Machine Learning

This component is an experimental machine learning local inference engine based on Transformers.js and the ONNX runtime.

In the example below, an image is converted to text using the image-to-text task.

const {PipelineOptions, EngineProcess } = ChromeUtils.importESModule("chrome://global/content/ml/EngineProcess.sys.mjs");

// First we create a pipeline options object, which contains the task name
// and any other options needed for the task
const options = new PipelineOptions({taskName: "image-to-text" });

// Next, we create an engine parent object via EngineProcess
const engineParent = await EngineProcess.getMLEngineParent();

// We then create the engine object, using the options
const engine = engineParent.getEngine(options);

// At this point we are ready to do some inference.

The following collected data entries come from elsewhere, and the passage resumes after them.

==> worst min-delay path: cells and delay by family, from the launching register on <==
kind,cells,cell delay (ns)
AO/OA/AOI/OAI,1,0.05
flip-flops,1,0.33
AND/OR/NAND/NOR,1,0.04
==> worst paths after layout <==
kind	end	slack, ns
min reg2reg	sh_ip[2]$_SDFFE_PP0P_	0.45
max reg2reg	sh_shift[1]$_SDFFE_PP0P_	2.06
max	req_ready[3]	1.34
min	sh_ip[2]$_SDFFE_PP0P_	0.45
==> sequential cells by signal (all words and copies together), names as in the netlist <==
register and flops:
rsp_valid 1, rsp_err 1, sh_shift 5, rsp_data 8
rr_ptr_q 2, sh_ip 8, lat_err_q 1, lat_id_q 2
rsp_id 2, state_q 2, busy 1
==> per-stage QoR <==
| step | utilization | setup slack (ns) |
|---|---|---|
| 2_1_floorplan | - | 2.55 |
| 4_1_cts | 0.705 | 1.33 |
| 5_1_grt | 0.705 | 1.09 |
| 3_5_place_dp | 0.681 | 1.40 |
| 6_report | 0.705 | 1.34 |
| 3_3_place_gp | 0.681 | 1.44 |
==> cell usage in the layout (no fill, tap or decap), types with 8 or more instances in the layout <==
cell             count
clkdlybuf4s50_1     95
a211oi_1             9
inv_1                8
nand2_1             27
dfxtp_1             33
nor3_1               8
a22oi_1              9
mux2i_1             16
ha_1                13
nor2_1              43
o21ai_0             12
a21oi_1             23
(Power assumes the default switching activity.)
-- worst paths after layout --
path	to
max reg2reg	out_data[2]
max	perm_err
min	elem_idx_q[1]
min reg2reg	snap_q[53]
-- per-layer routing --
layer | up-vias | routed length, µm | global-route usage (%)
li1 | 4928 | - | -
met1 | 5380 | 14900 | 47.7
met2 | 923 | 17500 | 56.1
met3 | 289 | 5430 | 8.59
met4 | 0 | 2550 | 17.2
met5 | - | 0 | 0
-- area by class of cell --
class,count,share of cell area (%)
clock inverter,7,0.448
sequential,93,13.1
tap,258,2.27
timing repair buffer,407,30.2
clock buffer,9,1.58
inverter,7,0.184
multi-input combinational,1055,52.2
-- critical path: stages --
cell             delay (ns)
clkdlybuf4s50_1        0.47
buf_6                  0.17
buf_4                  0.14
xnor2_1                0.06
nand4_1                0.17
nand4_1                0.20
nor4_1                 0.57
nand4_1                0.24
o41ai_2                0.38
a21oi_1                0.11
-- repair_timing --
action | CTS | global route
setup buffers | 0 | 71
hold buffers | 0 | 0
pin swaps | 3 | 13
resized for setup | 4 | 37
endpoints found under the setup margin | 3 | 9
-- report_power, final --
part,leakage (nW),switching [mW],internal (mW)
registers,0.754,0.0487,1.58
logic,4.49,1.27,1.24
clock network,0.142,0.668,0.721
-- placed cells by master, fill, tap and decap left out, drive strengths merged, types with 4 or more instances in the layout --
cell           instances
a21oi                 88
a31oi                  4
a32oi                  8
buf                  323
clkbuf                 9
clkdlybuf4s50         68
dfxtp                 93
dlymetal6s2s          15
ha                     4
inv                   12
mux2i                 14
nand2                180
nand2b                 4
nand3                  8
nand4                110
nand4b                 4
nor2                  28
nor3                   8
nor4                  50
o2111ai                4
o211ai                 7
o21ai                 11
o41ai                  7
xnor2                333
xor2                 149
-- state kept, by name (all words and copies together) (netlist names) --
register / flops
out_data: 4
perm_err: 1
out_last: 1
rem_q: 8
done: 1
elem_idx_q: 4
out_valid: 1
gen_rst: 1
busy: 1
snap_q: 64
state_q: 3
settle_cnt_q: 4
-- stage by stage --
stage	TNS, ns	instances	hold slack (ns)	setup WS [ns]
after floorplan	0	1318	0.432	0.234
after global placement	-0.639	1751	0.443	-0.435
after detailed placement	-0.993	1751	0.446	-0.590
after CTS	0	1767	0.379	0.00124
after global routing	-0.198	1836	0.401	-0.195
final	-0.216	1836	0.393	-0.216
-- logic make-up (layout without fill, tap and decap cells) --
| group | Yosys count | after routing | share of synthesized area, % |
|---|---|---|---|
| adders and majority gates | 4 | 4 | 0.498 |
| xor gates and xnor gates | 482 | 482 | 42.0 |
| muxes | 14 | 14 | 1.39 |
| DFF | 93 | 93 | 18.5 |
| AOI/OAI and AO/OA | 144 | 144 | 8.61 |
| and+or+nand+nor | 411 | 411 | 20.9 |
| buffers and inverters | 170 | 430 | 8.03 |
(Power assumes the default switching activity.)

// We need to get the image as an array buffer and wrap it into a request object
const response = await fetch("https://huggingface.co/datasets/mishig/sample_images/resolve/main/football-match.jpg");
const buffer = await response.arrayBuffer();
const mimeType = response.headers.get('Content-Type');
const request = {
  data: buffer,
  mimeType: mimeType
};

// Finally, we run the engine with the request object
const res = await engine.run(request);

// The result is a string containing the text extracted from the image
console.log(res);

Supported Inference Tasks

The following tasks are supported by the machine learning engine:

imageToText(request, model, tokenizer, processor)

Converts an image to text using a machine learning model.

Arguments:
  • request (object) – The request object containing image data.

  • request.imageUrl (string) – The URL of the image to process. Either imageUrl or data must be provided, but not both.

  • request.data (ArrayBuffer) – The raw image data to process. Either data or imageUrl must be provided, but not both.

  • request.mimeType (string) – The MIME type of the image data.

  • model (object) – The model used for inference.

  • tokenizer (object) – The tokenizer used for decoding.

  • processor (object) – The processor used for preparing image data.

Returns:

Promise.<object> – The result object containing the processed text.